The idea behind a concatenated coding scheme is that with an inner code suited to the physical channel, and an outer code over a very large symbol alphabet, we can make the burst errors in the inner decoder output look like a single symbol error to the outer code. This is important because the outer code should be a very high rate code because the net rate is product of the inner code rate (more or less determined by the channel and the link budget) and the outer code rate. Unfortunately, outer codes over very large alphabets are very expensive to implement, and so interleaved Reed-Solomon codes over smaller alphabets (often GF$(2^8)$ ) are used (with interleaving at the symbol level, as Jim Clay points out).
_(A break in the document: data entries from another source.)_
### config.mk
export PLATFORM = sky130hd
export DESIGN_NAME = equal_top
export DESIGN_NICKNAME = d
export VERILOG_FILES = /design/src/noun_pkg.sv /design/src/equal_ctrl_pkg.sv /design/src/field_compare.sv /design/src/pair_stack.sv /design/src/equal_fsm.sv /design/src/equal_top.sv
export VERILOG_INCLUDE_DIRS = /design/src
export SDC_FILE = /design/constraint.sdc
export NUM_CORES = 1
export LEC_CHECK = 0
export BUFFER_PORTS_ARGS = -buffer_cell sky130_fd_sc_hd__clkbuf_2
export CORE_MARGIN = 4
export CORE_UTILIZATION = 60
export DETAILED_ROUTE_END_ITERATION = 10
export PLACE_DENSITY = 0.86
export SETUP_SLACK_MARGIN = 0.2
export SKIP_CTS_REPAIR_TIMING = 1
export SLEW_MARGIN = 20
export SYNTH_ARGS = -nofsm -noshare
export SYNTH_HDL_FRONTEND = slang
export SYNTH_SLANG_ARGS = --single-unit
### constraint.sdc
create_clock -name clk -period 7.8 [get_ports clk]
set_clock_uncertainty 0.05 [all_clocks]
set_input_delay 1.17 -clock clk [delete_from_list [all_inputs] [get_ports clk]]
set_output_delay 1.17 -clock clk [all_outputs]
set_load 0.02 [all_outputs]
### src/equal_settings.svh
`ifndef EQUAL_SETTINGS_SVH
`define EQUAL_SETTINGS_SVH

// Memory address and noun field sizes
`define EQ_ADDR_WIDTH 8
`define EQ_NOUN_WIDTH 16

// Cell word is {hed tag, tel tag, hed, tel}
`define EQ_WORD_WIDTH (2 + 2 * `EQ_NOUN_WIDTH)
`define EQ_HED_TAG_BIT (`EQ_WORD_WIDTH - 1)
`define EQ_TEL_TAG_BIT (`EQ_WORD_WIDTH - 2)

// Pending address pairs held on chip
`define EQ_STACK_DEPTH 8

// Result cell contents
`define EQ_NIL {`EQ_NOUN_WIDTH{1'b1}}
`define EQ_YES {`EQ_NOUN_WIDTH{1'b0}}
`define EQ_NO {{(`EQ_NOUN_WIDTH - 1){1'b0}}, 1'b1}

`endif

### src/noun_pkg.sv
package noun_pkg;

  // Tag of one cell field
  typedef enum logic {
    TAG_ATOM = 1'b0,
    TAG_CELL = 1'b1
  } tag_e;

  // Outcome of comparing one pair of fields
  typedef enum logic [1:0] {
    // Tags differ or atoms differ
    V_DIFFER  = 2'd0,
    // Same contents, subtrees equal
    V_SAME    = 2'd1,
    // Two cells at different addresses
    V_DESCEND = 2'd2
  } verdict_e;

endpackage

### src/equal_ctrl_pkg.sv
package equal_ctrl_pkg;

  // Sequencer states
  typedef enum logic [2:0] {
    S_IDLE      = 3'd0,
    S_ROOT_REQ  = 3'd1,
    S_ROOT_WAIT = 3'd2,
    S_PAIR_REQ  = 3'd3,
    S_PAIR_WAIT = 3'd4,
    S_DECIDE    = 3'd5,
    S_WRITE     = 3'd6,
    S_REPORT    = 3'd7
  } state_e;

  // Memory request kind
  typedef enum logic {
    MEM_READ  = 1'b0,
    MEM_WRITE = 1'b1
  } mem_op_e;

endpackage

### src/field_compare.sv
`include "equal_settings.svh"

module field_compare
  import noun_pkg::*;
(
  input  tag_e                      tag_a,
  input  logic [`EQ_NOUN_WIDTH-1:0] val_a,
  input  tag_e                      tag_b,
  input  logic [`EQ_NOUN_WIDTH-1:0] val_b,
  output verdict_e                  verdict
);

  localparam int AW = `EQ_ADDR_WIDTH;

  logic atom_match;
  logic addr_match;

  assign atom_match = (val_a == val_b);
  // A pointer only uses the low address bits
  assign addr_match = (val_a[AW-1:0] == val_b[AW-1:0]);

  always_comb begin
    if (tag_a != tag_b) begin
      verdict = V_DIFFER;
    end else if (tag_a == TAG_ATOM) begin
      if (atom_match) begin
        verdict = V_SAME;
      end else begin
        verdict = V_DIFFER;
      end
    end else begin
      // Same address means same subtree, nothing to walk
      if (addr_match) begin
        verdict = V_SAME;
      end else begin
        verdict = V_DESCEND;
      end
    end
  end

endmodule

### src/pair_stack.sv
`include "equal_settings.svh"

module pair_stack (
  input  logic                      clk,
  input  logic                      rst,
  input  logic                      push,
  input  logic                      pop,
  input  logic [`EQ_ADDR_WIDTH-1:0] push_addr1,
  input  logic [`EQ_ADDR_WIDTH-1:0] push_addr2,
  output logic [`EQ_ADDR_WIDTH-1:0] top_addr1,
  output logic [`EQ_ADDR_WIDTH-1:0] top_addr2,
  output logic                      empty,
  output logic                      full
);

  localparam int DEPTH = `EQ_STACK_DEPTH;
  localparam int IDX_W = $clog2(DEPTH);
  localparam int PTR_W = $clog2(DEPTH + 1);

  logic [`EQ_ADDR_WIDTH-1:0] slot1 [DEPTH];
  logic [`EQ_ADDR_WIDTH-1:0] slot2 [DEPTH];
  // Number of pairs held
  logic [PTR_W-1:0] count;
  logic [PTR_W-1:0] top_pos;

  assign top_pos   = count - 1'b1;
  assign empty     = (count == '0);
  assign full      = (count == PTR_W'(DEPTH));
  assign top_addr1 = slot1[top_pos[IDX_W-1:0]];
  assign top_addr2 = slot2[top_pos[IDX_W-1:0]];

  always_ff @(posedge clk or negedge rst) begin
    if (!rst) begin
      count <= '0;
    end else if (push && !pop) begin
      count <= count + 1'b1;
    end else if (pop && !push) begin
      count <= count - 1'b1;
    end
  end

  // Only entries below count are live
  always_ff @(posedge clk) begin
    if (push && pop) begin
      slot1[top_pos[IDX_W-1:0]] <= push_addr1;
      slot2[top_pos[IDX_W-1:0]] <= push_addr2;
    end else if (push) begin
      slot1[count[IDX_W-1:0]] <= push_addr1;
      slot2[count[IDX_W-1:0]] <= push_addr2;
    end
  end

endmodule

### src/equal_fsm.sv
`include "equal_settings.svh"

module equal_fsm
  import noun_pkg::*;
  import equal_ctrl_pkg::*;
(
  input  logic                      clk,
  input  logic                      rst,
  // Command and result
  input  logic                      cmd_valid,
  output logic                      cmd_ready,
  input  logic [`EQ_ADDR_WIDTH-1:0] cmd_root,
  input  logic [`EQ_ADDR_WIDTH-1:0] cmd_dest,
  output logic                      res_valid,
  input  logic                      res_ready,
  output logic                      res_equal,
  // Memory
  output logic                      mem_req_valid,
  input  logic                      mem_req_ready,
  output mem_op_e                   mem_op,
  output logic [`EQ_ADDR_WIDTH-1:0] mem_addr1,
  output logic [`EQ_ADDR_WIDTH-1:0] mem_addr2,
  output logic [`EQ_WORD_WIDTH-1:0] mem_wdata,
  input  logic                      mem_rsp_valid,
  input  logic [`EQ_WORD_WIDTH-1:0] mem_rdata1,
  input  logic [`EQ_WORD_WIDTH-1:0] mem_rdata2,
  // Stored words and their verdicts
  output logic [`EQ_WORD_WIDTH-1:0] word1,
  output logic [`EQ_WORD_WIDTH-1:0] word2,
  input  verdict_e                  root_verdict,
  input  verdict_e                  hed_verdict,
  input  verdict_e                  tel_verdict,
  // Pair stack
  output logic                      push,
  output logic                      pop,
  output logic [`EQ_ADDR_WIDTH-1:0] push_addr1,
  output logic [`EQ_ADDR_WIDTH-1:0] push_addr2,
  input  logic [`EQ_ADDR_WIDTH-1:0] top_addr1,
  input  logic [`EQ_ADDR_WIDTH-1:0] top_addr2,
  input  logic                      empty
);

  localparam int AW = `EQ_ADDR_WIDTH;
  localparam int NW = `EQ_NOUN_WIDTH;

  state_e        state;
  logic          root_phase;
  logic          equal_r;
  logic [AW-1:0] cur_addr1;
  logic [AW-1:0] cur_addr2;
  logic [AW-1:0] dest;
  logic [AW-1:0] hed_ptr1;
  logic [AW-1:0] hed_ptr2;
  logic [AW-1:0] tel_ptr1;
  logic [AW-1:0] tel_ptr2;
  logic          any_differ;
  logic          hed_down;
  logic          tel_down;
  logic          pair_decide;

  // Pointer parts of the stored hed and tel fields
  assign hed_ptr1 = word1[NW+AW-1:NW];
  assign hed_ptr2 = word2[NW+AW-1:NW];
  assign tel_ptr1 = word1[AW-1:0];
  assign tel_ptr2 = word2[AW-1:0];

  assign any_differ  = (hed_verdict == V_DIFFER) || (tel_verdict == V_DIFFER);
  assign hed_down    = (hed_verdict == V_DESCEND);
  assign tel_down    = (tel_verdict == V_DESCEND);
  assign pair_decide = (state == S_DECIDE) && !root_phase && !any_differ;

  assign cmd_ready     = (state == S_IDLE) && empty;
  assign res_valid     = (state == S_REPORT);
  assign res_equal     = equal_r;
  assign mem_req_valid = (state == S_ROOT_REQ) || (state == S_PAIR_REQ) || (state == S_WRITE);
  assign mem_op        = (state == S_WRITE) ? MEM_WRITE : MEM_READ;
  assign mem_addr1     = (state == S_WRITE) ? dest : cur_addr1;
  assign mem_addr2     = cur_addr2;
  // Result cell has two atom tags, the verdict and a NIL tel
  assign mem_wdata     = {TAG_ATOM, TAG_ATOM, equal_r ? `EQ_YES : `EQ_NO, `EQ_NIL};

  // Tel pair waits on the stack while the hed pair is walked
  assign push       = pair_decide && hed_down && tel_down;
  // Pairs left behind by an early NO drain while idle
  assign pop        = (pair_decide && !hed_down && !tel_down && !empty) ||
                      ((state == S_IDLE) && !empty);
  assign push_addr1 = tel_ptr1;
  assign push_addr2 = tel_ptr2;

  always_ff @(posedge clk or negedge rst) begin
    if (!rst) begin
      state      <= S_IDLE;
      root_phase <= 1'b0;
      equal_r    <= 1'b0;
    end else begin
      case (state)
        S_IDLE: begin
          if (cmd_valid && cmd_ready) begin
            state      <= S_ROOT_REQ;
            root_phase <= 1'b1;
          end
        end
        S_ROOT_REQ: if (mem_req_ready) state <= S_ROOT_WAIT;
        S_ROOT_WAIT: if (mem_rsp_valid) state <= S_DECIDE;
        S_PAIR_REQ: if (mem_req_ready) state <= S_PAIR_WAIT;
        S_PAIR_WAIT: if (mem_rsp_valid) state <= S_DECIDE;
        S_DECIDE: begin
          root_phase <= 1'b0;
          if (root_phase) begin
            // Root hed against root tel
            case (root_verdict)
              V_DIFFER: begin
                equal_r <= 1'b0;
                state   <= S_WRITE;
              end
              V_SAME: begin
                equal_r <= 1'b1;
                state   <= S_WRITE;
              end
              default: state <= S_PAIR_REQ;
            endcase
          end else if (any_differ) begin
            equal_r <= 1'b0;
            state   <= S_WRITE;
          end else if (hed_down || tel_down || !empty) begin
            state <= S_PAIR_REQ;
          end else begin
            // Nothing left to walk
            equal_r <= 1'b1;
            state   <= S_WRITE;
          end
        end
        S_WRITE: if (mem_req_ready) state <= S_REPORT;
        S_REPORT: if (res_ready) state <= S_IDLE;
        default: state <= S_IDLE;
      endcase
    end
  end

  always_ff @(posedge clk) begin
    if (cmd_valid && cmd_ready) begin
      dest      <= cmd_dest;
      cur_addr1 <= cmd_root;
      cur_addr2 <= cmd_root;
    end
    if (mem_rsp_valid && (state == S_ROOT_WAIT || state == S_PAIR_WAIT)) begin
      word1 <= mem_rdata1;
      word2 <= mem_rdata2;
    end
    if (state == S_DECIDE) begin
      if (root_phase) begin
        cur_addr1 <= hed_ptr1;
        cur_addr2 <= tel_ptr1;
      end else if (hed_down) begin
        cur_addr1 <= hed_ptr1;
        cur_addr2 <= hed_ptr2;
      end else if (tel_down) begin
        cur_addr1 <= tel_ptr1;
        cur_addr2 <= tel_ptr2;
      end else begin
        cur_addr1 <= top_addr1;
        cur_addr2 <= top_addr2;
      end
    end
  end

endmodule

### src/equal_top.sv
`include "equal_settings.svh"

module equal_top
  import noun_pkg::*;
  import equal_ctrl_pkg::*;
(
  input  logic                      clk,
  input  logic                      rst,
  input  logic                      cmd_valid,
  output logic                      cmd_ready,
  input  logic [`EQ_ADDR_WIDTH-1:0] cmd_root,
  input  logic [`EQ_ADDR_WIDTH-1:0] cmd_dest,
  output logic                      res_valid,
  input  logic                      res_ready,
  output logic                      res_equal,
  output logic                      mem_req_valid,
  input  logic                      mem_req_ready,
  output mem_op_e                   mem_op,
  output logic [`EQ_ADDR_WIDTH-1:0] mem_addr1,
  output logic [`EQ_ADDR_WIDTH-1:0] mem_addr2,
  output logic [`EQ_WORD_WIDTH-1:0] mem_wdata,
  input  logic                      mem_rsp_valid,
  input  logic [`EQ_WORD_WIDTH-1:0] mem_rdata1,
  input  logic [`EQ_WORD_WIDTH-1:0] mem_rdata2
);

  localparam int NW = `EQ_NOUN_WIDTH;

  logic [`EQ_WORD_WIDTH-1:0] word1;
  logic [`EQ_WORD_WIDTH-1:0] word2;
  verdict_e                  root_verdict;
  verdict_e                  hed_verdict;
  verdict_e                  tel_verdict;
  logic                      push;
  logic                      pop;
  logic [`EQ_ADDR_WIDTH-1:0] push_addr1;
  logic [`EQ_ADDR_WIDTH-1:0] push_addr2;
  logic [`EQ_ADDR_WIDTH-1:0] top_addr1;
  logic [`EQ_ADDR_WIDTH-1:0] top_addr2;
  logic                      stack_empty;
  logic                      stack_full;

  equal_fsm fsm_i (
    .clk, .rst, .cmd_valid, .cmd_ready, .cmd_root, .cmd_dest,
    .res_valid, .res_ready, .res_equal,
    .mem_req_valid, .mem_req_ready, .mem_op, .mem_addr1, .mem_addr2, .mem_wdata,
    .mem_rsp_valid, .mem_rdata1, .mem_rdata2,
    .word1, .word2, .root_verdict, .hed_verdict, .tel_verdict,
    .push, .pop, .push_addr1, .push_addr2, .top_addr1, .top_addr2,
    .empty(stack_empty)
  );

  pair_stack stack_i (
    .clk, .rst, .push, .pop, .push_addr1, .push_addr2, .top_addr1, .top_addr2,
    .empty(stack_empty), .full(stack_full)
  );

  // Root cell hed against its own tel
  field_compare root_cmp (
    .tag_a(tag_e'(word1[`EQ_HED_TAG_BIT])), .val_a(word1[2*NW-1:NW]),
    .tag_b(tag_e'(word1[`EQ_TEL_TAG_BIT])), .val_b(word1[NW-1:0]),
    .verdict(root_verdict)
  );

  field_compare hed_cmp (
    .tag_a(tag_e'(word1[`EQ_HED_TAG_BIT])), .val_a(word1[2*NW-1:NW]),
    .tag_b(tag_e'(word2[`EQ_HED_TAG_BIT])), .val_b(word2[2*NW-1:NW]),
    .verdict(hed_verdict)
  );

  field_compare tel_cmp (
    .tag_a(tag_e'(word1[`EQ_TEL_TAG_BIT])), .val_a(word1[NW-1:0]),
    .tag_b(tag_e'(word2[`EQ_TEL_TAG_BIT])), .val_b(word2[NW-1:0]),
    .verdict(tel_verdict)
  );

endmodule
Because of the interleaving, the burst errors in the inner decoder output become single symbol (byte) errors in the received words of the interleaved Reed-Solomon code.

All the above is mostly a rehash of what the answers by Bryan and Jim Clay have already said, but I wish to point out the following.
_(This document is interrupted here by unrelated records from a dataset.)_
## config.mk

```make
export PLATFORM = sky130hd
export DESIGN_NAME = sparhixcel_top
export DESIGN_NICKNAME = d
export VERILOG_FILES = /design/src/hdl/sa_array_pkg.sv /design/src/hdl/sa_ctrl_pkg.sv /design/src/hdl/sparhixcel_top.sv /design/src/hdl/systolic_array.sv /design/src/hdl/sa_controller.sv /design/src/hdl/dram_access_ctrl.sv /design/src/hdl/dram_to_memory.sv /design/src/hdl/simple_dual_port_ram.sv
export SDC_FILE = /design/constraint.sdc
export NUM_CORES = 2
export LEC_CHECK = 0
export BUFFER_PORTS_ARGS = -buffer_cell sky130_fd_sc_hd__buf_4
export CAP_MARGIN = 20
export CORE_MARGIN = 3
export CORE_UTILIZATION = 60
export CTS_BUF_LIST = sky130_fd_sc_hd__clkbuf_4 sky130_fd_sc_hd__clkbuf_8
export CTS_CLUSTER_SIZE = 16
export DETAILED_ROUTE_END_ITERATION = 8
export GPL_TIMING_DRIVEN = 0
export PLACE_DENSITY = 0.76
export SLEW_MARGIN = 15
export SYNTH_ARGS = -nofsm -noshare
export SYNTH_HDL_FRONTEND = slang
export SYNTH_SLANG_ARGS = --single-unit
```

## constraint.sdc

```tcl
create_clock -name clk_i -period 5 [get_ports clk_i]
set_input_delay 1 -clock clk_i [delete_from_list [all_inputs] [get_ports clk_i]]
set_output_delay 1 -clock clk_i [all_outputs]
set_load 0.01 [all_outputs]
```
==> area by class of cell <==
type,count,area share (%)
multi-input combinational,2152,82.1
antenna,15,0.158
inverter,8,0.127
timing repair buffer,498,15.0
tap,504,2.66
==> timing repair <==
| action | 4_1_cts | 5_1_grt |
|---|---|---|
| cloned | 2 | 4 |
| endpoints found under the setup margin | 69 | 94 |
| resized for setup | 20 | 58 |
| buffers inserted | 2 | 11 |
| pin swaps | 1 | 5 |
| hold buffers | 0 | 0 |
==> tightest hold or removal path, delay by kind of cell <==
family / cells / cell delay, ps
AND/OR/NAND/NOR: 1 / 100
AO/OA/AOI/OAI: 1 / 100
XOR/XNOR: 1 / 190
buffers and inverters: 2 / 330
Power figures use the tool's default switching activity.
## src/hw/cry_isa_pkg.sv

```systemverilog
`default_nettype none

package cry_isa_pkg;

    typedef enum logic [3:0] {
        op_sha_sum0 = 4'd0,
        op_sha_sum1 = 4'd1,
        op_sha_sig0 = 4'd2,
        op_sha_sig1 = 4'd3,
        op_ror      = 4'd4,
        op_rol      = 4'd5,
        op_aes_esi  = 4'd6,
        op_aes_esmi = 4'd7
    } cry_op_t;

    typedef enum logic [2:0] {
        alu_sum0 = 3'd0,
        alu_sum1 = 3'd1,
        alu_sig0 = 3'd2,
        alu_sig1 = 3'd3,
        alu_ror  = 3'd4,
        alu_rol  = 3'd5,
        alu_none = 3'd7
    } alu_sel_t;

    typedef enum logic {
        aes_mode_esi  = 1'b0,
        aes_mode_esmi = 1'b1
    } aes_mode_t;

    // multiply by x, reduced by x^8 + x^4 + x^3 + x + 1
    function automatic logic [7:0] gf_xtime(input logic [7:0] a);
        return {a[6:0], 1'b0} ^ (a[7] ? 8'h1b : 8'h00);
    endfunction

    function automatic logic [7:0] gf_mul(input logic [7:0] a, input logic [7:0] b);
        logic [7:0] p;
        logic [7:0] aa;
        p  = 8'h00;
        aa = a;
        for (int i = 0; i < 8; i++) begin
            if (b[i]) begin
                p = p ^ aa;
            end
            aa = gf_xtime(aa);
        end
        return p;
    endfunction

    // inverse as x^254, then the affine map
    function automatic logic [7:0] aes_sbox(input logic [7:0] x);
        logic [7:0] sq;
        logic [7:0] inv;
        sq  = x;
        inv = 8'h01;
        for (int i = 1; i < 8; i++) begin
            sq  = gf_mul(sq, sq);
            inv = gf_mul(inv, sq);
        end
        return inv ^ {inv[6:0], inv[7]} ^ {inv[5:0], inv[7:6]}
                   ^ {inv[4:0], inv[7:5]} ^ {inv[3:0], inv[7:4]} ^ 8'h63;
    endfunction

endpackage

`default_nettype wire

```

## src/hw/cry_cfg_pkg.sv

```systemverilog
`default_nettype none

package cry_cfg_pkg;

    // threads in one warp
    localparam int num_threads = 4;

    localparam int nw_bits = 2;
    localparam int nr_bits = 5;

    // data and pc width
    localparam int xlen = 32;

    // one word per thread
    typedef logic [num_threads-1:0][xlen-1:0] lane_data_t;

    typedef logic [num_threads-1:0] tmask_t;

endpackage

`default_nettype wire

```

## src/hw/cry_pipe_reg.sv

```systemverilog
`timescale 1ns/1ps
`default_nettype none

module cry_pipe_reg #(
    parameter type payload_t = logic
) (
    input  wire logic clk,
    input  wire logic rst_n,
    input  wire logic enable,
    input  wire logic valid_in,
    output logic      valid_out,
    input  payload_t  data_in,
    output payload_t  data_out
);

    always_ff @(posedge clk or negedge rst_n) begin
        if (!rst_n) begin
            valid_out <= 1'b0;
        end else if (enable) begin
            valid_out <= valid_in;
        end
    end

    // payload follows the valid bit
    always_ff @(posedge clk) begin
        if (enable) begin
            data_out <= data_in;
        end
    end

endmodule

`default_nettype wire

```

## src/hw/cry_commit_stage.sv

```systemverilog
`timescale 1ns/1ps
`default_nettype none

module cry_commit_stage (
    input  wire logic                            clk,
    input  wire logic                            rst_n,
    input  wire logic                            alu_valid,
    input  cry_isa_pkg::alu_sel_t                alu_sel,
    input  cry_cfg_pkg::lane_data_t              alu_result,
    input  wire logic [cry_cfg_pkg::nw_bits-1:0] wid,
    input  cry_cfg_pkg::tmask_t                  tmask,
    input  wire logic [cry_cfg_pkg::xlen-1:0]    pc,
    input  wire logic [cry_cfg_pkg::nr_bits-1:0] rd,
    input  wire logic                            wb,
    input  wire logic                            aes_out_valid,
    input  wire logic [cry_cfg_pkg::nw_bits-1:0] aes_wid,
    input  cry_cfg_pkg::tmask_t                  aes_tmask,
    input  wire logic [cry_cfg_pkg::xlen-1:0]    aes_pc,
    input  wire logic [cry_cfg_pkg::nr_bits-1:0] aes_rd,
    input  wire logic                            aes_wb,
    input  cry_cfg_pkg::lane_data_t              aes_result,
    output logic                                 aes_out_ready,
    output logic                                 alu_ready,
    output logic                                 commit_valid,
    output logic [cry_cfg_pkg::nw_bits-1:0]      commit_wid,
    output cry_cfg_pkg::tmask_t                  commit_tmask,
    output logic [cry_cfg_pkg::xlen-1:0]         commit_pc,
    output logic [cry_cfg_pkg::nr_bits-1:0]      commit_rd,
    output logic                                 commit_wb,
    output cry_cfg_pkg::lane_data_t              commit_data,
    input  wire logic                            commit_ready
);

    import cry_isa_pkg::*;
    import cry_cfg_pkg::*;

    typedef struct packed {
        logic [nw_bits-1:0] wid;
        tmask_t             tmask;
        logic [xlen-1:0]    pc;
        logic [nr_bits-1:0] rd;
        logic               wb;
        lane_data_t         data;
    } commit_t;

    commit_t sel, held;
    logic    enable;

    // holds while the consumer stalls
    assign enable        = !(commit_valid && !commit_ready);
    assign aes_out_ready = enable;
    assign alu_ready     = enable && !aes_out_valid;

    // aes has priority
    always_comb begin
        if (aes_out_valid) begin
            sel = '{wid: aes_wid, tmask: aes_tmask, pc: aes_pc, rd: aes_rd,
                    wb: aes_wb, data: aes_result};
        end else begin
            sel = '{wid: wid, tmask: tmask, pc: pc, rd: rd,
                    wb: wb && (alu_sel != alu_none), data: alu_result};
        end
    end

    cry_pipe_reg #(.payload_t(commit_t)) u_commit_reg (
        .clk       (clk),
        .rst_n     (rst_n),
        .enable    (enable),
        .valid_in  (aes_out_valid || alu_valid),
        .valid_out (commit_valid),
        .data_in   (sel),
        .data_out  (held)
    );

    assign commit_wid   = held.wid;
    assign commit_tmask = held.tmask;
    assign commit_pc    = held.pc;
    assign commit_rd    = held.rd;
    assign commit_wb    = held.wb;
    assign commit_data  = held.data;

endmodule

`default_nettype wire

```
Interleaved Reed-Solomon codewords can be decoded much more efficiently and with smaller delay if they are not de-interleaved first.

A Reed-Solomon decoder that can decode interleaved codewords is different from the off-the-shelf standard Reed-Solomon decoders that are available, and the use of such a decoder might not be feasible if the development team does not have control of this aspect of the design. But, if such a decoder is used, the de-interleaver can be moved from the between the inner decoder and outer decoder to just after the outer decoder. The de-interleaver is also smaller since it has to deinterleave a $K\times L$ array instead of a $N \times L$ array (for a $(N.K)$ Reed-Solomon code interleaved to depth $L$.

If a delay-scaled Reed-Solomon encoder is used along with the Reed-Solomon decoder for interleaved codewords described above, the interleaver at the transmitter and the de-interleaver at the receiver can be eliminated entirely.

The output of the delay-scaled encoder (see also this paper which is unfortunately behind a paywall) is a set of interleaved Reed-Solomon codewords, but is not the same sequence of bytes that one would get from doing a standard Reed-Solomon encoding followed by interleaving. So, no further interleaving is necessary. The output of the interleaved Reed-Solomon decoder is the same byte sequence in the same order that went into the delay-scaled Reed-Solomon encoder, and so no de-interleaving is necessary at the decoder, either.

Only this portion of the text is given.